Effects of Pea Proteins With Different Degrees of Processing on Postprandial Metabolism in Healthy Adults

April 19, 2024 updated by: Prof. Dr. Sarah Egert, University of Bonn

Acute Effects of Pea Proteins With Different Degrees of Processing on Postprandial Metabolism in Healthy Women and Men

The aim of this study is to investigate the postprandial metabolic responses to plant-based protein ingredients of different degrees of processing (pea protein concentrate, isolate, and extrudate) and in comparison to whey protein in healthy adults. Therefore, young healthy subjects consume 4 test meals with 25 g of protein from pea protein concentrate, pea protein isolate, pea protein extrudate or whey protein in a randomized order. In a postprandial period of 6 hours, parameters of protein and glucose metabolism (i.a. plasma amino acids), gastric emptying and hunger/satiety are analysed.
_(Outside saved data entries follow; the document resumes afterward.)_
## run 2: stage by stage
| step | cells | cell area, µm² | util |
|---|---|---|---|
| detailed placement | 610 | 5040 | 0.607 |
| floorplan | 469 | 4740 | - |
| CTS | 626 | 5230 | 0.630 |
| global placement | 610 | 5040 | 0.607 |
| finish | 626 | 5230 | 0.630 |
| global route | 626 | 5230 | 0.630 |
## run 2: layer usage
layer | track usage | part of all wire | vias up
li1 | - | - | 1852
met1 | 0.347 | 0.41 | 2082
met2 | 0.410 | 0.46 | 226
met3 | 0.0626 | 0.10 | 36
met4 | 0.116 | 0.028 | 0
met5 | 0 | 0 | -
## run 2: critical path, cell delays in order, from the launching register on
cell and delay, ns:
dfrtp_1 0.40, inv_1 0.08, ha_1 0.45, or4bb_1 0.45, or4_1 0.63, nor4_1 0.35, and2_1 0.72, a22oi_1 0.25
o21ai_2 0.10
`src/rtl/data_sram_arb_pkg.sv`:
```
// Shared constants for the data SRAM arbiter and its helpers.
package data_sram_arb_pkg;

    localparam int unsigned DATA_W           = 64;
    localparam int unsigned WE_W             = 8;
    localparam int unsigned AW_DEFAULT       = 32;
    localparam int unsigned CNT_W            = 16;
    localparam int unsigned WAIT_W           = 4;
    localparam int unsigned MAX_WAIT_DEFAULT = 4;

endpackage : data_sram_arb_pkg

```
`src/rtl/data_sram_arb_sat_cnt16.sv`:
```
// 16-bit saturating up-counter with enable.
module sat_cnt16
    import data_sram_arb_pkg::*;
(
    input  logic             clk,
    input  logic             rst_n,
    input  logic             en,
    output logic [CNT_W-1:0] cnt
);

    // Count up on enable, stick at all-ones.
    always_ff @(posedge clk or negedge rst_n) begin
        if (!rst_n) begin
            cnt <= '0;
        end else if (en && (cnt != '1)) begin
            cnt <= cnt + CNT_W'(1);
        end
    end

endmodule : sat_cnt16

```
`src/rtl/data_sram_arb.sv`:
```
// Single-port data SRAM arbiter: pipeline LSU has priority, debug/DMA port
// gets a forced slot after MAX_WAIT blocked cycles.
module data_sram_arb
    import data_sram_arb_pkg::*;
#(
    parameter int unsigned MAX_WAIT = MAX_WAIT_DEFAULT,
    parameter int unsigned AW       = AW_DEFAULT
) (
    input  logic              clk,
    input  logic              rst_n,

    input  logic              pipe_en,
    input  logic [WE_W-1:0]   pipe_we,
    input  logic [AW-1:0]     pipe_addr,
    input  logic [DATA_W-1:0] pipe_wdata,
    output logic              pipe_stall_req,

    input  logic              dbg_req,
    input  logic [WE_W-1:0]   dbg_we,
    input  logic [AW-1:0]     dbg_addr,
    input  logic [DATA_W-1:0] dbg_wdata,
    output logic              dbg_gnt,
    output logic              dbg_rvalid,
    output logic [DATA_W-1:0] dbg_rdata,

    output logic [CNT_W-1:0]  conflict_cnt,

    output logic              data_sram_en,
    output logic [WE_W-1:0]   data_sram_we,
    output logic [AW-1:0]     data_sram_addr,
    output logic [DATA_W-1:0] data_sram_wdata,
    input  logic [DATA_W-1:0] data_sram_rdata
);

    logic [WAIT_W-1:0] wait_cnt;
    logic              force_gnt;
    logic              pipe_grant;
    logic              rd_pend;

    // Same-cycle grant: debug wins when the pipeline is idle or it has waited long enough.
    always_comb begin
        force_gnt      = (wait_cnt == WAIT_W'(MAX_WAIT));
        dbg_gnt        = dbg_req & (~pipe_en | force_gnt);
        pipe_grant     = pipe_en & ~dbg_gnt;
        pipe_stall_req = pipe_en & dbg_gnt;
    end

    // SRAM request mux; idle cycles drive zeros so the bus is quiet.
    always_comb begin
        data_sram_en    = 1'b0;
        data_sram_we    = '0;
        data_sram_addr  = '0;
        data_sram_wdata = '0;
        if (dbg_gnt) begin
            data_sram_en    = 1'b1;
            data_sram_we    = dbg_we;
            data_sram_addr  = dbg_addr;
            data_sram_wdata = dbg_wdata;
        end else if (pipe_grant) begin
            data_sram_en    = 1'b1;
            data_sram_we    = pipe_we;
            data_sram_addr  = pipe_addr;
            data_sram_wdata = pipe_wdata;
        end
    end

    // Blocked-cycle counter; cleared on grant so the pipeline always gets a gap.
    always_ff @(posedge clk or negedge rst_n) begin
        if (!rst_n) begin
            wait_cnt <= '0;
        end else if (!dbg_req || dbg_gnt) begin
            wait_cnt <= '0;
        end else if (pipe_en && !force_gnt) begin
            wait_cnt <= wait_cnt + WAIT_W'(1);
        end
    end

    // Remember a debug read so the following rdata beat is routed to debug.
    always_ff @(posedge clk or negedge rst_n) begin
        if (!rst_n) begin
            rd_pend <= 1'b0;
        end else begin
            rd_pend <= dbg_gnt & (dbg_we == '0);
        end
    end

    // Debug read return: capture rdata and pulse rvalid; rdata holds otherwise.
    always_ff @(posedge clk or negedge rst_n) begin
        if (!rst_n) begin
            dbg_rvalid <= 1'b0;
            dbg_rdata  <= '0;
        end else begin
            dbg_rvalid <= rd_pend;
            if (rd_pend) begin
                dbg_rdata <= data_sram_rdata;
            end
        end
    end

    // Count grants that bumped a live pipeline access.
    sat_cnt16 u_conflict_cnt (
        .clk   (clk),
        .rst_n (rst_n),
        .en    (dbg_gnt & pipe_en),
        .cnt   (conflict_cnt)
    );

endmodule : data_sram_arb

```
`config.mk`:
```
export PLATFORM = sky130hd
export DESIGN_NAME = data_sram_arb
export DESIGN_NICKNAME = d
export VERILOG_FILES = /design/src/rtl/data_sram_arb_pkg.sv /design/src/rtl/data_sram_arb_sat_cnt16.sv /design/src/rtl/data_sram_arb.sv
export SDC_FILE = /design/constraint.sdc
export NUM_CORES = 1
export LEC_CHECK = 0
export CAP_MARGIN = 10
export CORE_AREA = 5 5 177 179
export DETAILED_ROUTE_END_ITERATION = 6
export DIE_AREA = 0 0 182 184
export GPL_TIMING_DRIVEN = 0
export PLACE_DENSITY_LB_ADDON = 0.1
export SLEW_MARGIN = 10
export SYNTH_ARGS = -nofsm -noshare
export SYNTH_HDL_FRONTEND = slang
export SYNTH_SLANG_ARGS = --single-unit
```
`constraint.sdc`:
```
create_clock -name clk -period 2 [get_ports clk]
set_clock_uncertainty 0.05 [all_clocks]
set_input_delay 0.2 -clock clk [delete_from_list [all_inputs] [get_ports clk]]
set_output_delay 0.2 -clock clk [all_outputs]
set_load 0.02 [all_outputs]
```
==> out/qor.yml <==
outcome:
  outcome: "finished, violations left"
  violations: "setup timing"
clocking:
  clock_latency_ns: 0.34
  cts-root-buf: "clkbuf_16"
  path_clk_slew_ns: 0.07
  cts.htree.levels: 3
  cts_sinks: 86
  cts_made_buffers: 9
  cts_max_path_buffers: 2
  cts_tree: "yes"
power:
  total_leakage_power_uw: 0.00496
  power.total_uw: 5330
  powerDensity_mw_per_mm2: 479
  vdd_ir_drop_max_uv: 351
final_layout:
  drive_above_1_share_pct: 30.3
  syn_to_final_growth_pct: 122
  layout_common_cells: "clkdlybuf4s50_1 (355), nand2_1 (182), dfrtp_1 (86)"
  layout_commonest_cell: "clkdlybuf4s50_1"
  post-route-util_pct: 37.8
  fin_nets: 1361
job:
  drv_cap: 0
sta:
  period_share_pct: 120
  max_slew.worst_pin.slew_ns: 0.536
  hold_viol: 0
  setup_violations: 105
  slew-limit-headroom_pct: 64.3
  worst_slack_ns: -0.402
  fmax_mhz: 416
  period_needed_ns: 2.40
  slew_violations: 0
  rsz0062_at_grt: "yes"
yosys:
  syn-num-nets: 864
  synth_cell_types: 34
  synth-seq-cells: 86
  yosysWarnings: 0
  syn_area_mm2: 0.00500
  synth_cells: 585
  seq_area_frac_synth_pct: 43.0
  avgSynthCellArea_um2: 8.55
critical_path:
  crit_arrival_ns: 2.15
  critical_path_class: "flop to output pin"
  crit_fanout: 8
  cp.required_ns: 1.75
  critical_path.endpoint_type: "output pin"
  critPathLaunchType: "flop"
route:
  dr_total_vias: 6122
  firstDrtPassIters: 4
  drtIter0Drc: 182
  via_per_inst: 4.13
  wl_per_cell_um: 19.8
  ant_nets: 0
  routed_wl_um: 29400
  post-route-drc-count: 0
global_route:
  grt_pass1_wl_um: 41200
  grt_usage_pct: 16.2
  antenna_found_initial: 7
  grt_pass1_vias: 6545
  grt_max_degree: 58
  overflow: 0
die:
  num_rows: 63
  die_area_mm2: 0.0335
  initial_utilization_pct: 17.0
  die_x_um: 182
  die_y_um: 184
  io_pins: 464
  core_area_mm2: 0.0294
placement:
  place_congestion: 0.861
  dp_hpwl_um: 24100
  place.port_buffers: 462
  place_ws_ns: -1.02
hold_path:
  hold_class: "input pin to asynchronous set/reset pin"
-- cell usage after synthesis (all sizes together) --
cell,n,area (um2)
nand2,213,800
o21ai,106,531
dfrtp,86,2150
mux2,66,747
clkbuf,23,86.3
buf,20,128
xor2,12,105
nand4,9,92.6
nand3,7,35.0
nor4,6,65.1
nor2,5,21.3
nor3,5,30.0
inv,4,15.0
and2,3,18.8
and3,3,18.8
ha,3,37.5
nor3b,3,22.5
xnor2,3,26.3
and4,2,20.0
a21boi,1,7.51
a31oi,1,6.26
and3b,1,8.76
nand3b,1,7.51
nor4b,1,15.0
or2,1,6.26
-- registers in the layout, indices dropped and copies added (netlist names) --
signal / count
rd_pend: 1
u_conflict_cnt.cnt: 16
dbg_rdata: 64
dbg_rvalid: 1
wait_cnt: 4
-- metrics by stage --
step / TNS (ns) / instance area, um2 / hold slack, ns / std cells
after global placement: -339.81 / 10100 / 0.312 / 1437
after detailed placement: -91.34 / 10100 / 0.123 / 1438
after global routing: -46.58 / 11100 / 0.327 / 1483
final: -35.41 / 11100 / 0.296 / 1483
after floorplan: 0 / 5000 / -0.146 / 585
after CTS: -37.27 / 10400 / 0.290 / 1470
-- what timing repair did --
item	4_1_cts	5_1_grt
resized for setup	674	256
gates cloned	0	7
buffers inserted	15	5
setup endpoints to repair	108	110
endpoints found under the hold margin	29	0
hold buffers	1	0
pin swaps	1	21
-- layer usage --
layer / track usage [%] / wire length (um) / up-vias
li1: - / - / 2987
met1: 16.3 / 10000 / 2837
met2: 28.8 / 15400 / 274
met3: 8.79 / 3560 / 22
met4: 5.34 / 457 / 2
met5: 0 / 12 / -
-- worst paths after layout --
kind                             start                  end  slack (ns)  cells after the start
max reg2reg                wait_cnt[0]          wait_cnt[2]        0.16                     11
max                        wait_cnt[0]  data_sram_wdata[46]       -0.40                     10
max in group asynchronous        rst_n           dbg_rvalid        0.97                      3
min in group clk               rd_pend           dbg_rvalid        0.33                      0
min reg2reg                    rd_pend           dbg_rvalid        0.33                      0
min                              rst_n        dbg_rdata[44]        0.30                      2
-- area by class of cell --
type	instances	area (um2)
fillers	3064	18300
repair buffers	486	4800
multi-input cells	452	2940
flip-flops and latches	86	2150
well taps	390	488
plain buffers	43	390
clock buffers	9	225
clock inverters	7	81.3
inverters	4	15.0
diodes	6	15.0
-- worst max-delay path, stage by stage, from the launching register on --
cell	delay, ns
dfrtp_1	0.39
inv_1	0.08
ha_2	0.18
nand3b_1	0.13
a21boi_2	0.20
buf_6	0.19
clkbuf_16	0.19
clkbuf_16	0.15
nand2_2	0.04
o21ai_1	0.09
buf_4	0.17
-- kinds of logic (layout without fill, tap and decap cells) --
logic type / after synthesis / in the layout / share of synthesized area [%]
AOI/OAI and AO/OA: 108 / 108 / 10.9
DFF: 86 / 86 / 43.0
adders and majority gates: 3 / 3 / 0.750
xor gates and xnor gates: 15 / 15 / 2.63
muxes: 66 / 66 / 14.9
other: 0 / 6 / 0
buffers and inverters: 47 / 549 / 4.58
and+or+nand+nor: 260 / 260 / 23.2
-- power breakdown --
part	total (uW)	leakage, uW	switching, uW	internal (uW)
Sequential	1790	0.00119	18.2	1780
Combinational	1800	0.00363	812	992
Clock	1730	0.000140	744	983
No activity file was read; power rests on OpenSTA's default activity.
It is assumed that the plasma amino acid profile after plant protein ingestion differs depending on processing level of the protein ingredients and in comparison to whey protein.

Study Overview

Status

Active, not recruiting

Conditions

Intervention / Treatment

Detailed Description

In a randomized crossover-design, 20 healthy women and men consume 4 test meals containing either 25 g of protein from plant protein ingredients (pea protein concentrate, isolate, or extrudate) or whey protein together with 1 g paracetamol, which is used as a marker for gastric emptying.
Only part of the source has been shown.